▶ TASK DIRECTIONS
From the line with "buf+inv | 7 | 0.84" to the line with "Clock | 0.805 | 0.422 | 0.383 | 0.305", retype every line exactly, including those two, and leave out the rest of the data below.

[Opening RAW DATA section]

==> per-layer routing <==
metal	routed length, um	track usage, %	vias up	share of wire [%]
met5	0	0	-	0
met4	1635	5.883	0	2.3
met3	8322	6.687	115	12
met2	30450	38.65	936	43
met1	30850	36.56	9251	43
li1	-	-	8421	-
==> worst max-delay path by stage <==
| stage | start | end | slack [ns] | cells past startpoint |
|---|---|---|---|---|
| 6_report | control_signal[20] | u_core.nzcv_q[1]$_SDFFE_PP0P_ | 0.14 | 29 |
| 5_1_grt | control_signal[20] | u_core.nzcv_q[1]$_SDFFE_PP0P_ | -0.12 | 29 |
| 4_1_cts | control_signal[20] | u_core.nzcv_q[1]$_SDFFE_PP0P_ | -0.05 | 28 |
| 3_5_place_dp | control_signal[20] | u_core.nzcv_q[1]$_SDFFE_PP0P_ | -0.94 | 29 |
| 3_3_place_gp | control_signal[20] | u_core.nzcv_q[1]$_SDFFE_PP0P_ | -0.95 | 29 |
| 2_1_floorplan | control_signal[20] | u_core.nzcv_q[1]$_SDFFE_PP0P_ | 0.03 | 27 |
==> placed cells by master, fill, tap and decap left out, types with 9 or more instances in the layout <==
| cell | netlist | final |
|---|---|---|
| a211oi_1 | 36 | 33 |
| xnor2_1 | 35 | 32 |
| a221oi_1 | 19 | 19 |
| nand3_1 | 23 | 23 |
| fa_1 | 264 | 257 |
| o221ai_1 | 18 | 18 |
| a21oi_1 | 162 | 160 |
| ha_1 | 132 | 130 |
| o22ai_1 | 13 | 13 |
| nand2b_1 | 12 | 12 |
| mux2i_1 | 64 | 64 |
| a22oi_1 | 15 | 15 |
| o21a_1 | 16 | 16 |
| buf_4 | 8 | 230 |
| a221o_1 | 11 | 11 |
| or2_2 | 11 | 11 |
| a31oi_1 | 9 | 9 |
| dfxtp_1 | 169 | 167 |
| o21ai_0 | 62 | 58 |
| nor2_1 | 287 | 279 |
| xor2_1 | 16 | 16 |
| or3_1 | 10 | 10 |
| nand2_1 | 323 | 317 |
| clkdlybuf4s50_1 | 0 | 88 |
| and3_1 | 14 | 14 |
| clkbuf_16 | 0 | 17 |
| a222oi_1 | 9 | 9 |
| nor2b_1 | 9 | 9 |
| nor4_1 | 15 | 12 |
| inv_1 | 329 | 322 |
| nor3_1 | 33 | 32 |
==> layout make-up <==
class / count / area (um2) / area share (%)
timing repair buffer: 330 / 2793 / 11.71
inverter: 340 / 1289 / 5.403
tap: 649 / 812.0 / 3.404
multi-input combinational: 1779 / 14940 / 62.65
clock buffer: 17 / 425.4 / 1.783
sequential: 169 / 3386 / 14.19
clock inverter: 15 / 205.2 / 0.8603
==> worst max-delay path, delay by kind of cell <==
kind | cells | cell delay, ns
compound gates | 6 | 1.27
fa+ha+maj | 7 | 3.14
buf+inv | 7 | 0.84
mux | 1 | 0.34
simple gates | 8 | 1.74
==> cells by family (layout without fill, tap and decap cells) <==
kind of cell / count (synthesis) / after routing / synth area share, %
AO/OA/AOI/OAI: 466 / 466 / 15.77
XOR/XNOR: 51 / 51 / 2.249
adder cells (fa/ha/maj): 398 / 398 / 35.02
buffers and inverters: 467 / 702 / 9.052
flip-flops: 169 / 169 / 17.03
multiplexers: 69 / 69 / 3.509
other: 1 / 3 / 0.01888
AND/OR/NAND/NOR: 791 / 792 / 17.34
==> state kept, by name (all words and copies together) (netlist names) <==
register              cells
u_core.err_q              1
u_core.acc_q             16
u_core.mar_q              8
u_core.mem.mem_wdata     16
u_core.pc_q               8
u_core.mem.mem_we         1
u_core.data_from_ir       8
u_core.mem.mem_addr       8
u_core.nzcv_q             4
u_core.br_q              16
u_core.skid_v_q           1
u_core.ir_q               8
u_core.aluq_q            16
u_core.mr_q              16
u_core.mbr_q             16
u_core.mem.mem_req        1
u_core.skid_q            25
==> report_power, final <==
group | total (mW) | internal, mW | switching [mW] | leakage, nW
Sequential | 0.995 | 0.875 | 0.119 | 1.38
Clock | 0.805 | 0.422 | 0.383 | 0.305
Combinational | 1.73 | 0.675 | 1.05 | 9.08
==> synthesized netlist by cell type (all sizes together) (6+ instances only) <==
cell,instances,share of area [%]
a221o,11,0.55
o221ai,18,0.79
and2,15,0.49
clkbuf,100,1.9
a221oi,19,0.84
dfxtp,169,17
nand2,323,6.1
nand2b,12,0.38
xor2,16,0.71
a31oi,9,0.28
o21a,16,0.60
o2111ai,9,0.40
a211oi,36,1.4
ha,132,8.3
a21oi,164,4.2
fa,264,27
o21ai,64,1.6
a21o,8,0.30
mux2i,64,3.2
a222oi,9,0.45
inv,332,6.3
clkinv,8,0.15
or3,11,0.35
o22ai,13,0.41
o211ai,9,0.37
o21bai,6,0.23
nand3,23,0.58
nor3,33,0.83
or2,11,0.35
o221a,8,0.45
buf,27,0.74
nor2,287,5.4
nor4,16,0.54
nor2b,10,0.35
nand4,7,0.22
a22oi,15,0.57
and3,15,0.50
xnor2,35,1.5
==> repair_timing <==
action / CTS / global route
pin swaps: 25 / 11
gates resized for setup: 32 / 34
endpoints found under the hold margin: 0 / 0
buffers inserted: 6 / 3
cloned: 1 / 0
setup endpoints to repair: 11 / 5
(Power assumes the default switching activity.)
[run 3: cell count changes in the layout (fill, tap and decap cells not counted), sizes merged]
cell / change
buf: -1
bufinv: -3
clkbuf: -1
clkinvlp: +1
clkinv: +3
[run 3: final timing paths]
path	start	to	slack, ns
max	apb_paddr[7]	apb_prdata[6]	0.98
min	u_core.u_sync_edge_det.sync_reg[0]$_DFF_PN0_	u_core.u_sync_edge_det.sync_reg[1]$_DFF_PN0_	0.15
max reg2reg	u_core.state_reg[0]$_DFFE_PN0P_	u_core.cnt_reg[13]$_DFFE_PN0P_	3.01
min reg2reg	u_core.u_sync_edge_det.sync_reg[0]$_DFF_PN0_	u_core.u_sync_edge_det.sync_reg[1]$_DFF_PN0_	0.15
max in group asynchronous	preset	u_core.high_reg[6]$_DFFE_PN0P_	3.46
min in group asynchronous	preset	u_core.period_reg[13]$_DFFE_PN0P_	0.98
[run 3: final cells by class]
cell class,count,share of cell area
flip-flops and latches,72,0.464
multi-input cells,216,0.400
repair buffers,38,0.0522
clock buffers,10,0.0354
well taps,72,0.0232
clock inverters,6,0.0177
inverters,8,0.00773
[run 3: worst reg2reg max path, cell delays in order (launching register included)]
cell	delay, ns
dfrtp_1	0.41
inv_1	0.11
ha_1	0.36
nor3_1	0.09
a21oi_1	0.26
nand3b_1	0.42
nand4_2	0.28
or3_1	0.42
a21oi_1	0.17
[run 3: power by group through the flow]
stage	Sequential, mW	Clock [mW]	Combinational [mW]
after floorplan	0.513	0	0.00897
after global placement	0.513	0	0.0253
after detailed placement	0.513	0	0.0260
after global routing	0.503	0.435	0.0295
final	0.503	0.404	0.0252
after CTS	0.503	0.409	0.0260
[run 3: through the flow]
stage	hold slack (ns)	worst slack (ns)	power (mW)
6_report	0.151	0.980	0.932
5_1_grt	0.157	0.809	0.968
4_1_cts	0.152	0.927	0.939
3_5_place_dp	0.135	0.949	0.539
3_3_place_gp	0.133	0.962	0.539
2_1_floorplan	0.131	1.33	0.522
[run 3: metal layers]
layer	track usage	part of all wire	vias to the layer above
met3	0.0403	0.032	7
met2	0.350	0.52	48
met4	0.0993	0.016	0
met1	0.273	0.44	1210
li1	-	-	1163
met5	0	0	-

[Closing RAW DATA section]

▶ ANSWER TO THIS PROBLEM
buf+inv | 7 | 0.84
mux | 1 | 0.34
simple gates | 8 | 1.74
==> cells by family (layout without fill, tap and decap cells) <==
kind of cell / count (synthesis) / after routing / synth area share, %
AO/OA/AOI/OAI: 466 / 466 / 15.77
XOR/XNOR: 51 / 51 / 2.249
adder cells (fa/ha/maj): 398 / 398 / 35.02
buffers and inverters: 467 / 702 / 9.052
flip-flops: 169 / 169 / 17.03
multiplexers: 69 / 69 / 3.509
other: 1 / 3 / 0.01888
AND/OR/NAND/NOR: 791 / 792 / 17.34
==> state kept, by name (all words and copies together) (netlist names) <==
register              cells
u_core.err_q              1
u_core.acc_q             16
u_core.mar_q              8
u_core.mem.mem_wdata     16
u_core.pc_q               8
u_core.mem.mem_we         1
u_core.data_from_ir       8
u_core.mem.mem_addr       8
u_core.nzcv_q             4
u_core.br_q              16
u_core.skid_v_q           1
u_core.ir_q               8
u_core.aluq_q            16
u_core.mr_q              16
u_core.mbr_q             16
u_core.mem.mem_req        1
u_core.skid_q            25
==> report_power, final <==
group | total (mW) | internal, mW | switching [mW] | leakage, nW
Sequential | 0.995 | 0.875 | 0.119 | 1.38
Clock | 0.805 | 0.422 | 0.383 | 0.305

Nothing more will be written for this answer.